Abstract

Integrating single-cell RNA sequencing (scRNA-seq) data with genotypes obtained from DNA sequencing studies facilitates the detection of functional genetic variants underlying cell type-specific gene expression variation. Unfortunately, most existing scRNA-seq studies do not come with DNA sequencing data; thus, being able to call single nucleotide variants (SNVs) from scRNA-seq data alone can provide crucial and complementary information, detection of functional SNVs, maximizing the potential of existing scRNA-seq studies. Here, we perform extensive analyses to evaluate the utility of two SNV calling pipelines (GATK and Monovar), originally designed for SNV calling in either bulk or single-cell DNA sequencing data. In both pipelines, we examined various parameter settings to determine the accuracy of the final SNV call set and provide practical recommendations for applied analysts.
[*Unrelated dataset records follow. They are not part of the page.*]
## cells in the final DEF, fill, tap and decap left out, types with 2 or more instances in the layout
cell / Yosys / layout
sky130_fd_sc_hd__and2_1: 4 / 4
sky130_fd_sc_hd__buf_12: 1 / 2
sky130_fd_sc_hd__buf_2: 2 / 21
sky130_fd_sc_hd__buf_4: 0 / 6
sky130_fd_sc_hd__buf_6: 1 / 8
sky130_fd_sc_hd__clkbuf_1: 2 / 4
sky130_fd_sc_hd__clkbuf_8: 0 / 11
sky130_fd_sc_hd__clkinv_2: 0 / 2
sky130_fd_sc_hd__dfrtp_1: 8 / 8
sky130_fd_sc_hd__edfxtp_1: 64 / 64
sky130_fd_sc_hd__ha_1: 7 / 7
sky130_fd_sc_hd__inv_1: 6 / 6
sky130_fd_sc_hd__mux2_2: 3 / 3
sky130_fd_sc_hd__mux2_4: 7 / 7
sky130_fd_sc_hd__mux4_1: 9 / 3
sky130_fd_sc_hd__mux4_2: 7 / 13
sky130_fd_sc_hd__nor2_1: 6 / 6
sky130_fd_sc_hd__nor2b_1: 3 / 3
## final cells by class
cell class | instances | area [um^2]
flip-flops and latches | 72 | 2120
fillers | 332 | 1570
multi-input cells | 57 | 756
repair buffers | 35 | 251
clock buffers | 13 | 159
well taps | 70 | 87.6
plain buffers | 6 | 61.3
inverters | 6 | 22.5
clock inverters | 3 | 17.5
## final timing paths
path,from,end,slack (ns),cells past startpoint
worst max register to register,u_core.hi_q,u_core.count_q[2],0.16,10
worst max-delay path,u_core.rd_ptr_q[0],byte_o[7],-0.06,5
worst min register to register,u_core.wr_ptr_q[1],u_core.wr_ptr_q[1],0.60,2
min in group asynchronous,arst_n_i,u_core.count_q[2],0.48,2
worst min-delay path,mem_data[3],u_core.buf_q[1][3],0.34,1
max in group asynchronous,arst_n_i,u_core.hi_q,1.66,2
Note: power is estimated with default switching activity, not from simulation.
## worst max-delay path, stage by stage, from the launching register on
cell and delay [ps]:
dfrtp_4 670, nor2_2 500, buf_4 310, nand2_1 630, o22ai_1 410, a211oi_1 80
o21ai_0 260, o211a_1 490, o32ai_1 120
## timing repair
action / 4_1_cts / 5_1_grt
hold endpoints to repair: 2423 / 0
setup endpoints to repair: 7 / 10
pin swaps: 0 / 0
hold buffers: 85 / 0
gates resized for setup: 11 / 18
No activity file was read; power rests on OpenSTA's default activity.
### src/flat_wrapper.sv
// flat-port wrapper written by rule: the top's interface ports become plain ports
module aether_engine_decoder_flat import aether_pkg::*;
  (clk_i, arst_n_i, opcode_i, param_1_i, param_2_i, wr_en_o, wr_first_o, wr_data_o, wgt_en_o, conv_en_o, byte_valid_i, wgt_full_i, conv_start_o, conv_done_i, size_o, result_idx_o, result_i, data_o, interrupt_o, mem_start, mem_addr, mem_count, mem_done);
  mem_rd_if mem_i ();
  input  logic clk_i;
  input  logic arst_n_i;
  input  aether_pkg::opcode_e opcode_i;
  input  logic [3:0] param_1_i;
  input  logic [aether_pkg::WordWidth-1:0] param_2_i;
  output logic wr_en_o;
  output logic wr_first_o;
  output logic [aether_pkg::WordWidth-1:0] wr_data_o;
  output logic wgt_en_o;
  output logic conv_en_o;
  input  logic byte_valid_i;
  input  logic wgt_full_i;
  output logic conv_start_o;
  input  logic conv_done_i;
  output logic [4:0] size_o;
  output logic [aether_pkg::ResultAddrBits-1:0] result_idx_o;
  input  logic [aether_pkg::WordWidth-1:0] result_i;
  output logic [aether_pkg::WordWidth-1:0] data_o;
  output logic interrupt_o;
  output wire logic [$bits(mem_i.start)-1:0] mem_start;
  output wire logic [$bits(mem_i.addr)-1:0] mem_addr;
  output wire logic [$bits(mem_i.count)-1:0] mem_count;
  input wire logic [$bits(mem_i.done)-1:0] mem_done;
  assign mem_start = mem_i.start;
  assign mem_addr = mem_i.addr;
  assign mem_count = mem_i.count;
  assign mem_i.done = mem_done;
  aether_engine_decoder u_core (.clk_i(clk_i), .arst_n_i(arst_n_i), .opcode_i(opcode_i), .param_1_i(param_1_i), .param_2_i(param_2_i), .mem(mem_i), .wr_en_o(wr_en_o), .wr_first_o(wr_first_o), .wr_data_o(wr_data_o), .wgt_en_o(wgt_en_o), .conv_en_o(conv_en_o), .byte_valid_i(byte_valid_i), .wgt_full_i(wgt_full_i), .conv_start_o(conv_start_o), .conv_done_i(conv_done_i), .size_o(size_o), .result_idx_o(result_idx_o), .result_i(result_i), .data_o(data_o), .interrupt_o(interrupt_o));
endmodule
We found that combining all reads from the single cells and following GATK Best Practices resulted in the highest number of SNVs identified with a high concordance. In individual single cells, Monovar resulted in better quality SNVs even though none of the pipelines analyzed is capable of calling a reasonable number of SNVs with high accuracy. In addition, we found that SNV calling quality varies across different functional genomic regions. Our results open doors for novel ways to leverage the use of scRNA-seq for the future investigation of SNV function.